Arturo Miranda Montero
En la era del echaleganismo, del éxito como misión instantánea y de la rapidez para no envejecer de oquis, los que se meten a la política viven urgidos: tienen que lograr el próximo puesto a como dé lugar.
Desde siempre, las promesas quieren vernos en un futuro promisorio: tendremos una salud como el primer mundo, una educación envidiable, una economía sólida, una moneda mamalona, y así todo mundo en la promesa a flor de boca. Utilizando recursos públicos y otros oscuros, regalan cobijas, calentadores, tinacos, becas de ocasión, ofrecen pensiones de tanto en tanto, las mochilas y bolsas aparecen por todas las calles a lomos o brazos de medio mundo ostentando los colores identitarios; las pintas de bardas se suceden implacables y postes y mobiliario urbano comienzan a ostentar pegatinas y pintas indicativas.

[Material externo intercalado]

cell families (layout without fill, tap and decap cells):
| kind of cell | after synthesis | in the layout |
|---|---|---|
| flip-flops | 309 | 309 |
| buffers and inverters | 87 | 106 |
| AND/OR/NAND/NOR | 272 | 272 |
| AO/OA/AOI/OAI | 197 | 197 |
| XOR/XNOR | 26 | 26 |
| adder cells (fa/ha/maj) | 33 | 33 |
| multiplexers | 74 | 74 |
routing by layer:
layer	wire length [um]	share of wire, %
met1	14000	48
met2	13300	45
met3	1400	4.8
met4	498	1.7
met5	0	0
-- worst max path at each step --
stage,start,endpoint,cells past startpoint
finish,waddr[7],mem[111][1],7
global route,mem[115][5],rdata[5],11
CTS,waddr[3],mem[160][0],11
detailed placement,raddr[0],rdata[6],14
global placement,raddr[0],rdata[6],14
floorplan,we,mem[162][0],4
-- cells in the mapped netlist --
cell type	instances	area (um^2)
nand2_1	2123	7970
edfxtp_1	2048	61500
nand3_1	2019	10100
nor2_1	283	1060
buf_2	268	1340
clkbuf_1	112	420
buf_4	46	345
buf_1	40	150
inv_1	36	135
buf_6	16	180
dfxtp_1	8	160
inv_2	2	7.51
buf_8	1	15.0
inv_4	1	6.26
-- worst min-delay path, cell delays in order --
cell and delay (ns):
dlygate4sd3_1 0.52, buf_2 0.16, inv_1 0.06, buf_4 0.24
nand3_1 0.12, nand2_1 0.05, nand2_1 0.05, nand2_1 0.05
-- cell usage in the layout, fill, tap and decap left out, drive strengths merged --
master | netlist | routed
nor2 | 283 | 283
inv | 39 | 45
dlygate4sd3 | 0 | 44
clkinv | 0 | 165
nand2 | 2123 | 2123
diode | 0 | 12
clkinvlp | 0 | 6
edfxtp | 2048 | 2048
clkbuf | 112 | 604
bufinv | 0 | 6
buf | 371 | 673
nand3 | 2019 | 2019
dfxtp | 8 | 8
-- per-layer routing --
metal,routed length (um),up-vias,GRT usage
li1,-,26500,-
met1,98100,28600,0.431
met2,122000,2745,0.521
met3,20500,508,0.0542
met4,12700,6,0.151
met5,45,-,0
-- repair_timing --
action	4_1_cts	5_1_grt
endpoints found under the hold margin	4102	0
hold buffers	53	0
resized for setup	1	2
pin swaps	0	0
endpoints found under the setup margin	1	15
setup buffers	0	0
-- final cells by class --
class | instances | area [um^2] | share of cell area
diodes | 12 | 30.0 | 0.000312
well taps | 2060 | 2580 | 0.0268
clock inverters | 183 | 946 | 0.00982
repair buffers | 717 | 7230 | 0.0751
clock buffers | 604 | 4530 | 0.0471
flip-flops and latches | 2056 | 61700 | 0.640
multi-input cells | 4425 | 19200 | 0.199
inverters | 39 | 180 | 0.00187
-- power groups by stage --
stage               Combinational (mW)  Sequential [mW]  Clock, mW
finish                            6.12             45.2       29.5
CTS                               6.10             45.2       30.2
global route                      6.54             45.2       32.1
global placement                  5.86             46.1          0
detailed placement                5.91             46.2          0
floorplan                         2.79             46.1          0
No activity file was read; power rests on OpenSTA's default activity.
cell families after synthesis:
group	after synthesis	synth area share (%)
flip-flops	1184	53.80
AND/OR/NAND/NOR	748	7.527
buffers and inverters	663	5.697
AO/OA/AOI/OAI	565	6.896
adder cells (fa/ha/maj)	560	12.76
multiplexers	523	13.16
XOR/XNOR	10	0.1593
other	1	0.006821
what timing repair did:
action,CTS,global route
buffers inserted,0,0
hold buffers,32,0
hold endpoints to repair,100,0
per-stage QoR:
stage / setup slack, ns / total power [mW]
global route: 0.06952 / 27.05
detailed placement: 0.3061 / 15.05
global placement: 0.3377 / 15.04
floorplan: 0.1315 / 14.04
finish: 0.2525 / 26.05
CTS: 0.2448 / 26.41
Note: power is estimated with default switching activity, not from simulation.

Del gasto en medios de comunicación, redes sociales, empresas de publicidad, asesores en campañas y comunicación ad hoc, ya ni hablar: allí se ven millonadas, muchas más de las que se pueden fiscalizar. En definitiva, las precampañas y las campañas son un tiradero de dinero mayúsculo; eso sí es contar dinero delante de los pobres. ¿Y todo eso para qué? Para agandallarse el poder. Porque una vez logrado el puesto, nada de compartirlo. Capturar el poder es tarea que requiere de muchos recursos, seas político profesional, seas partido político o seas “empresa” del crimen organizado, que esos son los beneficiarios de un bien escaso, el poder tan anhelado.
Y nunca sobrará recordar que esos que copan el poder lo hacen mediante nuestros votos, les creamos sus promesas o no. Siempre queremos un futuro mejor, y de allí se agarran.